|PUSHES FOR CHANGE
Carol Johnson, the head of the Boston school system, told the union the current evaluation system is inadequate.
Hub union is urged to accept use of MCAS scores in teacher rating
School leader lauds decision of state association
The Boston Teachers Union should join other educators throughout Massachusetts and endorse plans to use student test scores to help determine teacher effectiveness, Superintendent Carol Johnson told union leaders yesterday.
In a letter to the Boston union, Johnson praised the decision by the Massachusetts Teachers Association to tackle one of the most divisive issues in today’s education-reform debate. The suggestion by the state’s largest union to include MCAS scores in teacher evaluations validates what the School Department said during contract negotiations that began last spring, she said.
“It is past time to implement a complete and fair evaluation process that uses this information to affirm the complex work that our dedicated teachers undertake every day in thousands of classrooms,’’ Johnson wrote. “The current evaluation system fails to distinguish between the best teachers, teachers who need support to become excellent, and individuals who no longer belong in our profession.’’
The school system, the local union, and the state teachers association all agree that a new evaluation process must include observations of how teachers function in the classroom as well as student performance. But using results of the Massachusetts Comprehensive Assessment System to evaluate teachers is a deal-breaker for the Boston union.
Boston union president Richard Stutman said in an interview yesterday that the MCAS test does not provide a complete picture of what a child has learned that year. Student progress as well as classwork must be taken into account when measuring student performance, he said.

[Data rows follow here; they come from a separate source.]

File: src/rtl/aftab_mem_arbiter.sv
// Two-master round-robin arbiter in front of the byte-wide memory controller:
// the core (m0) and DMA/debug (m1) share one port through IDLE/BUSY/RELEASE.
module aftab_mem_arbiter
  import aftab_arb_pkg::*;
#(
  parameter int ADDR_W  = 32,
  parameter int DATA_W  = 8,
  parameter int TIMEOUT = DEFAULT_TIMEOUT
) (
  input  logic              clk,
  input  logic              rst,

  input  logic              m0Read,
  input  logic              m0Write,
  input  logic [ADDR_W-1:0] m0Addr,
  input  logic [DATA_W-1:0] m0DataOut,
  output logic [DATA_W-1:0] m0DataIn,
  output logic              m0Ready,
  output logic              m0Error,

  input  logic              m1Read,
  input  logic              m1Write,
  input  logic [ADDR_W-1:0] m1Addr,
  input  logic [DATA_W-1:0] m1DataOut,
  output logic [DATA_W-1:0] m1DataIn,
  output logic              m1Ready,
  output logic              m1Error,

  output logic              memRead,
  output logic              memWrite,
  output logic [ADDR_W-1:0] memAddr,
  output logic [DATA_W-1:0] memDataOut,
  input  logic [DATA_W-1:0] memDataIn,
  input  logic              memReady,

  output logic [1:0]        grant
);

  arb_state_e state_q, state_d;
  owner_e     owner_q, owner_d;
  owner_e     rr_ptr_q, rr_ptr_d;

  logic              m0_req;
  logic              m1_req;
  logic              busy;
  logic              expired;
  logic              own_rd;
  logic              own_wr;
  logic              own_req;
  logic [ADDR_W-1:0] own_addr;
  logic [DATA_W-1:0] own_wdata;

  assign m0_req  = m0Read | m0Write;
  assign m1_req  = m1Read | m1Write;
  assign busy    = (state_q == ST_BUSY);

  assign m0DataIn = memDataIn;
  assign m1DataIn = memDataIn;

  always_comb begin
    own_rd    = m0Read;
    own_wr    = m0Write;
    own_addr  = m0Addr;
    own_wdata = m0DataOut;
    if (owner_q == OWNER_M1) begin
      own_rd    = m1Read;
      own_wr    = m1Write;
      own_addr  = m1Addr;
      own_wdata = m1DataOut;
    end
  end

  assign own_req = own_rd | own_wr;

  // Counts BUSY cycles without memReady; held at zero outside BUSY so every transfer starts fresh.
  aftab_arb_timeout_counter #(
    .LIMIT (TIMEOUT)
  ) u_timeout (
    .clk     (clk),
    .rst     (rst),
    .clear   (!busy),
    .incr    (busy && !memReady),
    .expired (expired)
  );

  always_comb begin
    state_d    = state_q;
    owner_d    = owner_q;
    rr_ptr_d   = rr_ptr_q;
    memRead    = 1'b0;
    memWrite   = 1'b0;
    memAddr    = '0;
    memDataOut = '0;
    grant      = 2'b00;
    m0Ready    = 1'b0;
    m1Ready    = 1'b0;
    m0Error    = 1'b0;
    m1Error    = 1'b0;

    case (state_q)
      ST_IDLE: begin
        if (m0_req || m1_req) begin
          if (m0_req && m1_req) begin
            owner_d = rr_ptr_q;
          end else if (m1_req) begin
            owner_d = OWNER_M1;
          end else begin
            owner_d = OWNER_M0;
          end
          rr_ptr_d = (owner_d == OWNER_M0) ? OWNER_M1 : OWNER_M0;
          state_d  = ST_BUSY;
        end
      end

      ST_BUSY: begin
        memWrite   = own_wr;
        memRead    = own_rd & ~own_wr;
        memAddr    = own_addr;
        memDataOut = own_wdata;
        grant      = (owner_q == OWNER_M1) ? 2'b10 : 2'b01;
        m0Ready    = memReady & (owner_q == OWNER_M0);
        m1Ready    = memReady & (owner_q == OWNER_M1);

        // Completion beats abort, and abort beats a timeout landing on the same cycle.
        if (memReady || !own_req) begin
          state_d = ST_RELEASE;
        end else if (expired) begin
          state_d = ST_RELEASE;
          m0Error = (owner_q == OWNER_M0);
          m1Error = (owner_q == OWNER_M1);
        end
      end

      ST_RELEASE: begin
        state_d = ST_IDLE;
      end

      default: begin
        state_d = ST_IDLE;
      end
    endcase
  end

  always_ff @(posedge clk or negedge rst) begin
    if (!rst) begin
      state_q  <= ST_IDLE;
      owner_q  <= OWNER_M0;
      rr_ptr_q <= OWNER_M0;
    end else begin
      state_q  <= state_d;
      owner_q  <= owner_d;
      rr_ptr_q <= rr_ptr_d;
    end
  end

endmodule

“If we’re not sure that the MCAS is good for students, it’s hard to say that we think they should be used for teacher performance,’’ he said. “What we’re interested in doing is looking at the research, and the research actually weighs against this despite what the MTA says. If the MTA wants to concede the point that this is a done deal, let the MTA concede this is a done deal.’’
The Massachusetts Teachers Association does not represent Boston public school teachers. The Boston Teachers Union, which represents about 7,000 educators, is part of the American Federation of Teachers, which opposes efforts to include standardized test scores in decisions about who gets to keep a job and who gets promoted.
The state teachers association presented its proposal to the state Board of Education at yesterday’s meeting. According to the plan, test scores of struggling students would be measured against peers in other classrooms to avoid penalizing teachers with a mix of students. For example, the progress of low-performing students in one classroom would be measured against others with similar scores.
Teachers would be reassessed if test scores were drastically different from the rest of the evaluation, which would include classroom observation. High scores would garner bonuses through mentoring and special jobs. Low marks would mean a one-year improvement plan and dismissal if improvement was not made.
Like the state association’s proposal, Boston’s school system calls for a plan that blends student performance with classroom observation. Unlike the union’s plan, the school system wants it to be a 50/50 split.
Ultimately, the responsibility of drafting new evaluation guidelines lies with a 40-member state committee, which plans to present recommendations to the state board in February.